What the exercise asks
Copy each line of the listing below where the word "pgen" turns up.

(Given information)

Source: an optimization exercise on an open RTL-to-GDS flow (aim: small area, a short achievable clock period and few clock cycles). Production flows keep margins and buffers that such runs may drop.
Function was checked by simulation only, so behaviour that the tests miss may differ from the original.
No activity file was given, so power comes from the tool's default toggle rates.

### design/flow/design.v
module arith_expression_evaluator_top #(
   parameter int FRAC_BITS  = 32,
   parameter int MAX_DIGITS = 18
) (
   input  logic        clock,
   input  logic        reset,
   input  logic        req_valid,
   output logic        req_ready,
   input  logic [7:0]  req_char,
   input  logic        req_last,
   output logic        rsp_valid,
   input  logic        rsp_ready,
   output logic [63:0] rsp_value,
   output logic [2:0]  rsp_status
);
   localparam int K_IDLE   = 0;
   localparam int K_CONV   = 1;
   localparam int K_RCONV  = 2;
   localparam int K_RADD   = 3;
   localparam int K_APPLY  = 4;
   localparam int K_MUL    = 5;
   localparam int K_DIVCHK = 6;
   localparam int K_DIV    = 7;
   localparam int K_WB     = 8;
   localparam int K_TERM   = 9;
   localparam logic [1:0] AF_NONE  = 2'd0;
   localparam logic [1:0] AF_TERM  = 2'd1;
   localparam logic [1:0] AF_FINAL = 2'd2;
   localparam logic [1:0] CMP_EQ = 2'd0;
   localparam logic [1:0] CMP_LT = 2'd1;
   localparam logic [1:0] CMP_GT = 2'd2;
   localparam logic [63:0] MAX_POS  = 64'h7FFF_FFFF_FFFF_FFFF;
   localparam logic [63:0] SIGN_BIT = 64'h8000_0000_0000_0000;
   localparam logic [63:0] ONE      = 64'h0000_0001_0000_0000;
   logic        bv_ff, bl_ff, bdone_ff;
   logic [7:0]  bc_ff;
   logic [30:0] fi_ff;
   logic [59:0] ff_ff;
   logic [4:0]  fcnt_ff;
   logic        fdot_ff, fbig_ff;
   logic [4:0]  nd_ff;
   logic [1:0]  cmp_ff;
   logic        ts_ff, pd_ff, neg_ff;
   logic [1:0]  fe_ff;
   logic [4:0]  pcnt_ff;
   logic        phold_ff;
   logic        bv_in, bl_in, bdone_in;
   logic [7:0]  bc_in;
   logic [30:0] fi_in;
   logic [59:0] ff_in;
   logic [4:0]  fcnt_in;
   logic        fdot_in, fbig_in;
   logic [4:0]  nd_in;
   logic [1:0]  cmp_in;
   logic        ts_in, pd_in, neg_in;
   logic [1:0]  fe_in;
   logic [4:0]  pcnt_in;
   logic        phold_in;
   logic [9:0]  st_ff, st_in;
   logic [63:0] a_ff, a_in;
   logic [63:0] b_ff, b_in;
   logic [4:0]  bf_ff, bf_in;
   logic        qov_ff, qov_in;
   logic        adiv_ff, adiv_in;
   logic [1:0]  after_ff, after_in;
   logic        tsign_ff, tsign_in;
   logic [1:0]  tfe_ff, tfe_in;
   logic [2:0]  be_ff, be_in;
   logic [2:0]  status_ff, status_in;
   logic        rv_ff, rv_in;
   logic [63:0] sum_ff, sum_in;
   logic [63:0] pm_ff, pm_in;
   logic        ps_ff, ps_in;
   logic        one_ff, one_in;
   logic [6:0]  cnt_ff, cnt_in;
   logic        mint_ff, mint_in;
   logic        ovf_ff, ovf_in;
   logic        sfix_ff, sfix_in;
   logic        sfneg_ff, sfneg_in;
   logic        sfrv_ff, sfrv_in;
   logic        rbit_ff, rbit_in;
   logic sI, sCV, sRC, sRA, sAP, sMU, sDC, sDV, sWB, sTM;
   assign sI  = st_ff[K_IDLE];
   assign sCV = st_ff[K_CONV];
   assign sRC = st_ff[K_RCONV];
   assign sRA = st_ff[K_RADD];
   assign sAP = st_ff[K_APPLY];
   assign sMU = st_ff[K_MUL];
   assign sDC = st_ff[K_DIVCHK];
   assign sDV = st_ff[K_DIV];
   assign sWB = st_ff[K_WB];
   assign sTM = st_ff[K_TERM];
   logic       is_dig, is_dot, is_md, is_as;
   logic [3:0] dig;
   assign dig    = bc_ff[3:0];
   assign is_dig = (bc_ff >= 8'h30) && (bc_ff <= 8'h39);
   assign is_dot = (bc_ff == 8'h2E);
   assign is_md  = (bc_ff == 8'h2A) || (bc_ff == 8'h2F);
   assign is_as  = (bc_ff == 8'h2B) || (bc_ff == 8'h2D);
   logic [59:0] src;
   logic [61:0] t5;
   logic [63:0] t10;
   logic [2:0]  dh;
   logic       pgen;
   logic [3:0] dg;
   assign pgen = (pcnt_ff != 5'd0);
   assign dg   = pgen ? 4'd0 : dig;
   assign src = (fdot_ff || pgen) ? ff_ff : {29'd0, fi_ff};
   assign dh  = dg[3:1];
   assign t5  = {src, (dh[2] ? 2'b11 : dh[1:0])} + {2'd0, src} + {61'd0, dh[2]};
   assign t10 = {1'b0, t5, dg[0]};
   logic [3:0] ldig;
   always_comb begin
      case (nd_ff)
         5'd0:    ldig = 4'd1;
         5'd1:    ldig = 4'd8;
         5'd2:    ldig = 4'd4;
         5'd3:    ldig = 4'd4;
         5'd4:    ldig = 4'd6;
         5'd5:    ldig = 4'd7;
         5'd6:    ldig = 4'd4;
         5'd7:    ldig = 4'd4;
         5'd8:    ldig = 4'd0;
         5'd9:    ldig = 4'd7;
         5'd10:   ldig = 4'd3;
         5'd11:   ldig = 4'd7;
         5'd12:   ldig = 4'd0;
         5'd13:   ldig = 4'd9;
         5'd14:   ldig = 4'd5;
         5'd15:   ldig = 4'd5;
         5'd16:   ldig = 4'd1;
         5'd17:   ldig = 4'd6;
         default: ldig = 4'd0;
      endcase
   end
   logic take_frac;
   assign take_frac = !fbig_ff && (fcnt_ff < 5'd18) &&
                      ((nd_ff < 5'd19) || ((nd_ff == 5'd19) && (cmp_ff != CMP_GT)));
   logic [57:0] rcp;
   logic [6:0]  rsteps;
   always_comb begin
      case (fcnt_ff)
         5'd1:    rsteps = 7'd3;
         5'd2:    rsteps = 7'd6;
         5'd3:    rsteps = 7'd9;
         5'd4:    rsteps = 7'd13;
         default: rsteps = 7'd16;
      endcase
      case (bf_ff)
         5'd1:    rcp = 58'd230584300926402560;
         5'd2:    rcp = 58'd23058430092247040;
         5'd3:    rcp = 58'd2305843009214464;
         5'd4:    rcp = 58'd230584300921408;
         default: rcp = 58'd23058430092137;
      endcase
   end
   logic rc;
   assign rc = (bf_ff <= 5'd5);
   logic [16:0] falign;
   always_comb begin
      case (fcnt_ff)
         5'd1:    falign = {ff_ff[3:0], 13'd0};
         5'd2:    falign = {ff_ff[6:0], 10'd0};
         5'd3:    falign = {ff_ff[9:0], 7'd0};
         5'd4:    falign = {ff_ff[13:0], 3'd0};
         default: falign = ff_ff[16:0];
      endcase
   end
   logic [63:0] dsm;
   always_comb begin
      dsm = {9'd0, b_ff[63:9]};
      dsm = dsm | (dsm >> 1);
      dsm = dsm | (dsm >> 2);
      dsm = dsm | (dsm >> 4);
      dsm = dsm | (dsm >> 8);
      dsm = dsm | (dsm >> 16);
      dsm = dsm | (dsm >> 32);
   end
   logic dskip;
   assign dskip = ((a_ff & ~dsm) == 64'd0) && (b_ff[63:8] != 56'd0) && (cnt_ff >= 7'd8);
   logic        esub;
   logic [63:0] ax, ay;
   logic        acin;
   logic [64:0] as;
   assign esub = ps_ff ^ tsign_ff;
   always_comb begin
      ax = ({64{sCV}} & {a_ff[62:0], 1'b0}) |
           ({64{sRC}} & {a_ff[62:0], 1'b0}) |
           ({64{sDV}} & {a_ff[62:0], pm_ff[63]}) |
           ({64{sDC}} & a_ff) |
           ({64{sMU}} & a_ff) |
           ({64{sRA}} & {b_ff[63:32], rc ? a_ff[60:29] : b_ff[31:0]}) |
           ({64{sTM}} & sum_ff);
      ay = ({64{sCV}} & ({4'd0, ff_ff} ^ {64{!a_ff[63]}})) |
           ({64{sRC && b_ff[16]}} & {6'd0, rcp}) |
           ({64{sDV}} & (b_ff ^ {64{!a_ff[63]}})) |
           ({64{sDC}} & ~b_ff) |
           ({64{sMU && b_ff[0]}} & pm_ff) |
           ({64{sTM}} & (pm_ff ^ {64{esub}}));
      acin = ((sCV || sDV) && !a_ff[63]) || sDC || (sRA && (rc ? a_ff[28] : rbit_ff)) || (sTM && esub);
   end
   assign as = {1'b0, ax} + {1'b0, ay} + {64'd0, acin};
   logic        r64, add_ovf;
   logic [63:0] add_val;
   assign r64     = sum_ff[63] ^ esub ^ as[64];
   assign add_ovf = (r64 != as[63]);
   assign add_val = as[63:0];
   logic [63:0] wval;
   logic        wclamp;
   assign wval   = adiv_ff ? pm_ff : a_ff;
   assign wclamp = ovf_ff || (ps_ff ? (wval > SIGN_BIT) : wval[63]);
   logic qz, pz;
   assign qz = (b_ff == 64'd0);
   assign pz = (pm_ff == 64'd0);
   logic bfree;
   assign bfree = sI || (sTM && !rv_ff && !sfix_ff) || (sWB && (after_ff == AF_NONE)) ||
                  (sAP && (after_ff == AF_NONE) && !adiv_ff && one_ff && !b_ff[63]);
   logic tok_char, final_tok, want_tok, proc;
   assign final_tok = bl_ff && bdone_ff;
   assign tok_char  = (is_md && !ts_ff) || is_as;
   assign want_tok  = final_tok || tok_char;
   assign proc      = bv_ff && (!want_tok || bfree) &&
                      !(is_dig && !final_tok && (pgen || (fdot_ff && phold_ff)));
   logic       tok_go;
   logic [1:0] tok_after;
   logic aZ, aF, aS, aH, aP, aK;
   logic bL, bC, bR, bT, bO, bS, bH, bM;
   logic pB, pZ, pO, pT, pL, pE, pA, pC;
   logic sA, sZ, sF;
   logic done;
   logic [2:0] fin_status;
   always_comb begin
      bv_in     = bv_ff;
      bl_in     = bl_ff;
      bdone_in  = bdone_ff;
      bc_in     = bc_ff;
      fi_in     = fi_ff;
      ff_in     = ff_ff;
      fcnt_in   = fcnt_ff;
      pcnt_in   = pcnt_ff;
      phold_in  = phold_ff;
      fdot_in   = fdot_ff;
      fbig_in   = fbig_ff;
      nd_in     = nd_ff;
      cmp_in    = cmp_ff;
      ts_in     = ts_ff;
      pd_in     = pd_ff;
      neg_in    = neg_ff;
      fe_in     = fe_ff;
      st_in     = st_ff;
      bf_in     = bf_ff;
      qov_in    = qov_ff;
      adiv_in   = adiv_ff;
      after_in  = after_ff;
      tsign_in  = tsign_ff;
      tfe_in    = tfe_ff;
      be_in     = be_ff;
      status_in = status_ff;
      rv_in     = rv_ff;
      ps_in     = ps_ff;
      one_in    = one_ff;
      cnt_in    = cnt_ff;
      mint_in   = mint_ff;
      ovf_in    = ovf_ff;
      sfix_in   = sfix_ff;
      sfneg_in  = sfneg_ff;
      sfrv_in   = sfrv_ff;
      rbit_in   = rbit_ff;
      fin_status = 3'd0;
      aZ = 1'b0; aF = 1'b0; aS = 1'b0; aH = 1'b0; aP = 1'b0; aK = 1'b0;
      bL = 1'b0; bC = 1'b0; bR = 1'b0; bT = 1'b0; bO = 1'b0; bS = 1'b0; bH = 1'b0; bM = 1'b0;
      pB = 1'b0; pZ = 1'b0; pO = 1'b0; pT = 1'b0; pL = 1'b0; pE = 1'b0; pA = 1'b0; pC = 1'b0;
      sA = 1'b0; sZ = 1'b0; sF = 1'b0;
      done = 1'b0;
      tok_go    = 1'b0;
      tok_after = AF_NONE;
      if (rv_ff && rsp_ready) begin
         rv_in = 1'b0;
         sZ    = 1'b1;
      end
      if (sfix_ff) begin
         sfix_in = 1'b0;
         sF      = 1'b1;
         if (sfrv_ff) begin
            rv_in     = 1'b1;
            status_in = 3'd4;
         end
      end
      if (pgen) begin
         pcnt_in = pcnt_ff - 5'd1;
         ff_in   = t10[59:0];
      end
      if (sCV && !pgen) begin
         aS = 1'b1;
         if (cnt_ff != 7'd0) begin
            bC = 1'b1;
         end else begin
            rbit_in  = !as[63];
            st_in    = 10'd1 << K_RADD;
            phold_in = 1'b0;
            ff_in    = 60'd0;
         end
         cnt_in = cnt_ff - 7'd1;
      end
      if (sRC) begin
         aS     = 1'b1;
         bH     = 1'b1;
         cnt_in = cnt_ff - 7'd1;
         if (cnt_ff == 7'd0) st_in = 10'd1 << K_RADD;
      end
      if (sRA) begin
         bR     = 1'b1;
         qov_in = qov_ff || as[63];
         st_in  = 10'd1 << K_APPLY;
      end
      if (sAP) begin
         if (qov_ff) begin
            if (be_ff == 3'd0) be_in = 3'd4;
         end
         if (b_ff[63]) begin
            bM = 1'b1;
         end else if (!adiv_ff) begin
            if (one_ff) begin
               one_in = 1'b0;
               pB    = 1'b1;
               ps_in = 1'b0;
               done  = 1'b1;
            end else if (pz || qz) begin
               pZ   = 1'b1;
               done = 1'b1;
            end else begin
               one_in  = 1'b0;
               aZ      = 1'b1;
               ovf_in  = 1'b0;
               cnt_in  = 7'd31;
               mint_in = (b_ff[31:0] == 32'd0) || (pm_ff[31:0] == 32'd0);
               if (b_ff[31:0] == 32'd0) begin
                  bT = 1'b1;
               end else if (pm_ff[31:0] == 32'd0) begin
                  bS = 1'b1;
                  pB = 1'b1;
               end
               st_in   = 10'd1 << K_MUL;
            end
         end else begin
            one_in = 1'b0;
            if (qz) begin
               if ((be_ff == 3'd0) || (be_ff == 3'd4)) be_in = 3'd3;
               pZ   = 1'b1;
               done = 1'b1;
            end else if (pz) begin
               done = 1'b1;
            end else begin
               aP    = 1'b1;
               pT    = 1'b1;
               st_in = 10'd1 << K_DIVCHK;
            end
         end
      end
      if (sMU) begin
         bO = 1'b1;
         if (!mint_ff) begin
            aH     = 1'b1;
            cnt_in = cnt_ff - 7'd1;
            if (cnt_ff == 7'd0) begin
               mint_in = 1'b1;
               if (b_ff[63:1] == 63'd0) st_in = 10'd1 << K_WB;
            end
         end else begin
            aS     = 1'b1;
            pL     = 1'b1;
            ovf_in = ovf_ff || as[64] || (pm_ff[63] && (b_ff[63:1] != 63'd0));
            if (b_ff[63:1] == 63'd0) st_in = 10'd1 << K_WB;
         end
      end
      if (sDC) begin
         ovf_in = as[64];
         cnt_in = 7'd63;
         st_in  = as[64] ? (10'd1 << K_WB) : (10'd1 << K_DIV);
      end
      if (sDV) begin
         if (dskip) begin
            aK     = 1'b1;
            pE     = 1'b1;
            cnt_in = cnt_ff - 7'd8;
         end else begin
            aS     = 1'b1;
            pL     = 1'b1;
            cnt_in = cnt_ff - 7'd1;
            if (cnt_ff == 7'd0) st_in = 10'd1 << K_WB;
         end
      end
      if (sWB) begin
         if (wclamp) begin
            pC = 1'b1;
            if (be_ff == 3'd0) be_in = 3'd4;
         end else begin
            pA = !adiv_ff;
         end
         done = 1'b1;
      end
      if (sTM) begin
         if (!rv_ff && !sfix_ff) begin
            pO       = 1'b1;
            ps_in    = 1'b0;
            one_in   = 1'b1;
            sfneg_in = r64;
            if ((after_ff == AF_FINAL) && ((tfe_ff != 2'd0) || (be_ff == 3'd3))) begin
               sZ    = 1'b1;
               rv_in = 1'b1;
            end else begin
               sA      = 1'b1;
               sfix_in = add_ovf;
               sfrv_in = (after_ff == AF_FINAL);
               if (!add_ovf) rv_in = (after_ff == AF_FINAL);
            end
            if (after_ff == AF_FINAL) begin
               fin_status = (tfe_ff != 2'd0) ? {1'b0, tfe_ff} : be_ff;
               status_in  = fin_status;
               be_in      = 3'd0;
            end
            st_in = 10'd1 << K_IDLE;
         end
      end
      if (sfix_ff && !sfrv_ff && (be_in == 3'd0)) be_in = 3'd4;
      if (done) begin
         st_in = (after_ff == AF_NONE) ? (10'd1 << K_IDLE) : (10'd1 << K_TERM);
      end
      if (proc) begin
         if (final_tok) begin
            bv_in     = 1'b0;
            bdone_in  = 1'b0;
            tok_go    = 1'b1;
            tok_after = AF_FINAL;
            pd_in     = 1'b0;
            ts_in     = 1'b1;
            neg_in    = 1'b0;
            fe_in     = 2'd0;
         end else begin
            if (bl_ff) bdone_in = 1'b1;
            else       bv_in    = 1'b0;
            if (is_dig) begin
               ts_in = 1'b0;
               if (!fdot_ff || take_frac) begin
                  if ((nd_ff != 5'd0) || (dig != 4'd0)) begin
                     if (nd_ff != 5'd20) nd_in = nd_ff + 5'd1;
                     if ((nd_ff < 5'd19) && (cmp_ff == CMP_EQ)) begin
                        if (dig < ldig)      cmp_in = CMP_LT;
                        else if (dig > ldig) cmp_in = CMP_GT;
                     end
                  end
               end
               if (!fdot_ff) begin
                  fi_in   = t10[30:0];
                  fbig_in = fbig_ff || (t10[34:31] != 4'd0);
               end else if (take_frac) begin
                  ff_in   = t10[59:0];
                  fcnt_in = fcnt_ff + 5'd1;
               end
            end else if (is_dot) begin
               ts_in = 1'b0;
               if (fdot_ff) begin
                  if (fe_ff == 2'd0) fe_in = 2'd2;
               end else begin
                  fdot_in = 1'b1;
               end
            end else if (is_md) begin
               pd_in = (bc_ff == 8'h2F);
               ts_in = 1'b0;
               if (!ts_ff) begin
                  tok_go    = 1'b1;
                  tok_after = AF_NONE;
               end
            end else if (is_as) begin
               tok_go    = 1'b1;
               tok_after = AF_TERM;
               neg_in    = (bc_ff == 8'h2D);
               pd_in     = 1'b0;
               ts_in     = 1'b1;
            end else begin
               fe_in = 2'd1;
            end
         end
      end
      if (tok_go) begin
         adiv_in  = pd_ff;
         after_in = tok_after;
         tsign_in = neg_ff;
         tfe_in   = fe_ff;
         bf_in    = fcnt_ff;
         qov_in   = fbig_ff;
         bL       = 1'b1;
         if ((fcnt_ff == 5'd0) || fbig_ff) begin
            aZ    = 1'b1;
            st_in = 10'd1 << K_APPLY;
         end else if (fcnt_ff <= 5'd5) begin
            aZ     = 1'b1;
            cnt_in = rsteps;
            st_in  = 10'd1 << K_RCONV;
         end else begin
            aF     = 1'b1;
            cnt_in = 7'd32;
            st_in  = 10'd1 << K_CONV;
         end
         fi_in   = 31'd0;
         ff_in   = 60'd0;
         if ((fcnt_ff > 5'd5) && !fbig_ff) begin
            ff_in    = 60'd1;
            pcnt_in  = fcnt_ff;
            phold_in = 1'b1;
         end
         fcnt_in = 5'd0;
         fdot_in = 1'b0;
         fbig_in = 1'b0;
         nd_in   = 5'd0;
         cmp_in  = CMP_EQ;
      end
      if (req_valid && req_ready) begin
         bv_in    = 1'b1;
         bc_in    = req_char;
         bl_in    = req_last;
         bdone_in = 1'b0;
      end
   end
   logic aHold, bHold, pHold, sHold;
   assign aHold = !(aZ || aF || aS || aH || aP || aK);
   assign bHold = !(bL || bC || bR || bT || bO || bS || bH || bM);
   assign pHold = !(pB || pZ || pO || pT || pL || pE || pA || pC);
   assign sHold = !(sA || sZ || sF);
   always_comb begin
      a_in = ({64{aHold}} & a_ff) |
             ({64{aF}} & {4'd0, ff_ff}) |
             ({64{aS}} & as[63:0]) |
             ({64{aH}} & as[64:1]) |
             ({64{aP}} & {32'd0, pm_ff[63:32]}) |
             ({64{aK}} & {a_ff[55:0], pm_ff[63:56]});
      b_in = ({64{bHold}} & b_ff) |
             ({64{bL}} & (fbig_ff ? MAX_POS : {1'b0, fi_ff, 15'd0, falign})) |
             ({64{bC}} & {b_ff[63:32], b_ff[30:0], !as[63]}) |
             ({64{bR}} & as[63:0]) |
             ({64{bM}} & MAX_POS) |
             ({64{bH}} & {b_ff[63:17], b_ff[15:0], 1'b0}) |
             ({64{bT}} & {32'd0, b_ff[63:32]}) |
             ({64{bO}} & {1'b0, b_ff[63:1]}) |
             ({64{bS}} & {32'd0, pm_ff[63:32]});
      pm_in = ({64{pHold}} & pm_ff) |
              ({64{pB}} & b_ff) |
              ({64{pO}} & ONE) |
              ({64{pT}} & {pm_ff[31:0], 32'd0}) |
              ({64{pL}} & {pm_ff[62:0], sDV && !as[63]}) |
              ({64{pE}} & {pm_ff[55:0], 8'd0}) |
              ({64{pA}} & a_ff) |
              ({64{pC}} & (ps_ff ? SIGN_BIT : MAX_POS));
      sum_in = ({64{sHold}} & sum_ff) |
               ({64{sA}} & add_val) |
               ({64{sF}} & (sfneg_ff ? SIGN_BIT : MAX_POS));
   end
   assign req_ready  = !bv_ff || (proc && !(bl_ff && !bdone_ff));
   assign rsp_valid  = rv_ff;
   assign rsp_value  = sum_ff;
   assign rsp_status = status_ff;
   always_ff @(posedge clock) begin
      if (reset) begin
         bv_ff     <= 1'b0;
         bdone_ff  <= 1'b0;
         fi_ff     <= 31'd0;
         ff_ff     <= 60'd0;
         fcnt_ff   <= 5'd0;
         fdot_ff   <= 1'b0;
         fbig_ff   <= 1'b0;
         nd_ff     <= 5'd0;
         cmp_ff    <= CMP_EQ;
         ts_ff     <= 1'b1;
         pd_ff     <= 1'b0;
         neg_ff    <= 1'b0;
         fe_ff     <= 2'd0;
         pcnt_ff   <= 5'd0;
         phold_ff  <= 1'b0;
         st_ff     <= 10'd1 << K_IDLE;
         be_ff     <= 3'd0;
         rv_ff     <= 1'b0;
         sum_ff    <= 64'd0;
         pm_ff     <= ONE;
         ps_ff     <= 1'b0;
         one_ff    <= 1'b1;
         sfix_ff   <= 1'b0;
      end else begin
         bv_ff     <= bv_in;
         bdone_ff  <= bdone_in;
         fi_ff     <= fi_in;
         ff_ff     <= ff_in;
         fcnt_ff   <= fcnt_in;
         fdot_ff   <= fdot_in;
         fbig_ff   <= fbig_in;
         nd_ff     <= nd_in;
         cmp_ff    <= cmp_in;
         ts_ff     <= ts_in;
         pd_ff     <= pd_in;
         neg_ff    <= neg_in;
         fe_ff     <= fe_in;
         pcnt_ff   <= pcnt_in;
         phold_ff  <= phold_in;
         st_ff     <= st_in;
         be_ff     <= be_in;
         rv_ff     <= rv_in;
         sum_ff    <= sum_in;
         pm_ff     <= pm_in;
         ps_ff     <= ps_in;
         one_ff    <= one_in;
         sfix_ff   <= sfix_in;
      end
   end
   always_ff @(posedge clock) begin
      bl_ff     <= bl_in;
      bc_ff     <= bc_in;
      a_ff      <= a_in;
      b_ff      <= b_in;
      bf_ff     <= bf_in;
      qov_ff    <= qov_in;
      adiv_ff   <= adiv_in;
      after_ff  <= after_in;
      tsign_ff  <= tsign_in;
      tfe_ff    <= tfe_in;
      status_ff <= status_in;
      cnt_ff    <= cnt_in;
      mint_ff   <= mint_in;
      ovf_ff    <= ovf_in;
      sfneg_ff  <= sfneg_in;
      sfrv_ff   <= sfrv_in;
      rbit_ff   <= rbit_in;
   end
endmodule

(End Given information)

Response area
   logic       pgen;
   assign pgen = (pcnt_ff != 5'd0);
   assign dg   = pgen ? 4'd0 : dig;
   assign src = (fdot_ff || pgen) ? ff_ff : {29'd0, fi_ff};
                      !(is_dig && !final_tok && (pgen || (fdot_ff && phold_ff)));
      if (pgen) begin
      if (sCV && !pgen) begin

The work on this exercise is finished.